## Extracted entries
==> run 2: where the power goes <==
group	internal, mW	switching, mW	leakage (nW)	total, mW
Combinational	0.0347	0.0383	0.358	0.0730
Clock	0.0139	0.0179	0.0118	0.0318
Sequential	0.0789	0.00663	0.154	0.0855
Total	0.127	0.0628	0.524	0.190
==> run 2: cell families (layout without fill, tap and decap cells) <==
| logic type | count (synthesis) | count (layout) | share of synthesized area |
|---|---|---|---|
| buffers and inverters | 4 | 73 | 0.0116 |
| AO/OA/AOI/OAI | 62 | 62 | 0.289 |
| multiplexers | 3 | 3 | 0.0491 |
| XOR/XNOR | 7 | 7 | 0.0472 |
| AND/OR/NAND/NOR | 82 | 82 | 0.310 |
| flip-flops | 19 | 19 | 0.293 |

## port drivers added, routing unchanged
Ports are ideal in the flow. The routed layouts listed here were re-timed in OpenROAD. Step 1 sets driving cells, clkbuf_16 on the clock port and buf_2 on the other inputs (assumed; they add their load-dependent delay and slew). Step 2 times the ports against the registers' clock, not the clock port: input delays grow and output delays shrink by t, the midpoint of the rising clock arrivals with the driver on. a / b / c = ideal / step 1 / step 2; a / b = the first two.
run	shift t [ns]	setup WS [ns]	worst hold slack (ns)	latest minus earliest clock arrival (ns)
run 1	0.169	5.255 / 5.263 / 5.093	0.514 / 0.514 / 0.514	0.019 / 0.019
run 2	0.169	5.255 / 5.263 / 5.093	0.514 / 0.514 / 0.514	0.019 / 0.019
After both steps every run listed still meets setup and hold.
This design comes from an exercise in tuning for small area, a short achievable clock period and few clock cycles on the open sky130 flow, not from production work.
In this exercise RTL edits were held to simulation tests only and were not proved equivalent to the original.
Power and IR drop assume default switching activity.

$ cat design.v
module frx_cipher #(parameter STEP = 0) (
    input  wire        enc,
    input  wire        dec,
    input  wire [35:0] in,       
    output reg  [31:0] out
);
    function [3:0] key1;
        input [3:0] v;
        begin
            case (v)
                4'd0:  key1 = 4'd6;  4'd1:  key1 = 4'd3;  4'd2:  key1 = 4'd8;  4'd3:  key1 = 4'd10;
                4'd4:  key1 = 4'd0;  4'd5:  key1 = 4'd2;  4'd6:  key1 = 4'd12; 4'd7:  key1 = 4'd4;
                4'd8:  key1 = 4'd14; 4'd9:  key1 = 4'd7;  4'd10: key1 = 4'd5;  4'd11: key1 = 4'd1;
                4'd12: key1 = 4'd15; 4'd13: key1 = 4'd11; 4'd14: key1 = 4'd13; default: key1 = 4'd9;
            endcase
        end
    endfunction
    function [3:0] key0;
        input [3:0] v;
        begin
            case (v)
                4'd0:  key0 = 4'd9;  4'd1:  key0 = 4'd6;  4'd2:  key0 = 4'd3;  4'd3:  key0 = 4'd8;
                4'd4:  key0 = 4'd10; 4'd5:  key0 = 4'd0;  4'd6:  key0 = 4'd2;  4'd7:  key0 = 4'd12;
                4'd8:  key0 = 4'd4;  4'd9:  key0 = 4'd14; 4'd10: key0 = 4'd7;  4'd11: key0 = 4'd5;
                4'd12: key0 = 4'd1;  4'd13: key0 = 4'd15; 4'd14: key0 = 4'd11; default: key0 = 4'd13;
            endcase
        end
    endfunction
    function [3:0] ikey;
        input [3:0] v;
        begin
            case (v)
                4'd0:  ikey = 4'd5;  4'd1:  ikey = 4'd12; 4'd2:  ikey = 4'd6;  4'd3:  ikey = 4'd2;
                4'd4:  ikey = 4'd8;  4'd5:  ikey = 4'd11; 4'd6:  ikey = 4'd1;  4'd7:  ikey = 4'd10;
                4'd8:  ikey = 4'd3;  4'd9:  ikey = 4'd0;  4'd10: ikey = 4'd4;  4'd11: ikey = 4'd14;
                4'd12: ikey = 4'd7;  4'd13: ikey = 4'd15; 4'd14: ikey = 4'd9;  default: ikey = 4'd13;
            endcase
        end
    endfunction
    reg [3:0]  n [0:6];
    reg [3:0]  o [0:6];
    reg [27:0] x;
    reg [3:0]  v;
    integer    i;
    always @* begin
        for (i = 0; i < 7; i = i + 1) begin
            n[i] = in[4*i +: 4];
            o[i] = in[4*i +: 4];
        end
        x   = 28'd0;
        v   = 4'd0;
        out = {4'd0, in[27:0]};
        if (STEP == 0) begin
            if (enc) begin
                n[0] = in[3:0];
                n[1] = {in[13:12], (in[11:4] != 8'd0), 1'b0};
                n[2] = in[23:20];
                n[3] = in[27:24];
                n[4] = in[31:28];
                n[5] = in[35:32];
                n[6] = (in[11:4] >= 8'd2 && in[11:4] <= 8'd9) ? ((in[7:4] - 4'd2) | 4'd8) : 4'd0;
                n[0] = key1(n[0]);
                for (i = 1; i < 4; i = i + 1)
                    n[i] = key1(n[i] ^ n[i-1]);
            end else begin
                x = {in[25:0], in[27:26]};
                for (i = 0; i < 7; i = i + 1)
                    o[i] = x[4*i +: 4];
                o[6] = o[6] ^ 4'd9;
                for (i = 1; i < 6; i = i + 1)
                    n[i] = ikey(o[i]) ^ o[i-1];
                n[0] = ikey(o[0]);
                n[6] = o[6];
            end
            out = {4'd0, n[6], n[5], n[4], n[3], n[2], n[1], n[0]};
        end else if (STEP == 1) begin
            if (enc) begin
                n[4] = key1(n[4] ^ n[3]);
                n[5] = key1(n[5] ^ n[4]);
                n[0] = key0(n[0]);
                n[1] = key0(n[1] ^ n[0]);
            end else begin
                for (i = 1; i < 6; i = i + 1)
                    n[i] = (ikey(o[i]) - 4'd1) ^ o[i-1];
                n[0] = ikey(o[0]) - 4'd1;
            end
            out = {4'd0, n[6], n[5], n[4], n[3], n[2], n[1], n[0]};
        end else begin
            if (enc) begin
                for (i = 2; i < 6; i = i + 1)
                    n[i] = key0(n[i] ^ n[i-1]);
                n[6] = n[6] ^ 4'd9;
                x = {n[6], n[5], n[4], n[3], n[2], n[1], n[0]};
                out = {4'd0, x[1:0], x[27:2]};
            end else if (dec) begin
                v = {3'd0, n[1][1]} + {1'b0, n[6][2:0]} + {3'd0, n[6][3]};
                out = {n[5], n[4], n[3], n[2], 6'd0, n[1][3:2], v, n[0]};
            end
        end
    end
endmodule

## Exercise
In the data above, find each line where the string "cells" appears, then copy it.

## Response
==> run 2: cell families (layout without fill, tap and decap cells) <==
Ports are ideal in the flow. The routed layouts listed here were re-timed in OpenROAD. Step 1 sets driving cells, clkbuf_16 on the clock port and buf_2 on the other inputs (assumed; they add their load-dependent delay and slew). Step 2 times the ports against the registers' clock, not the clock port: input delays grow and output delays shrink by t, the midpoint of the rising clock arrivals with the driver on. a / b / c = ideal / step 1 / step 2; a / b = the first two.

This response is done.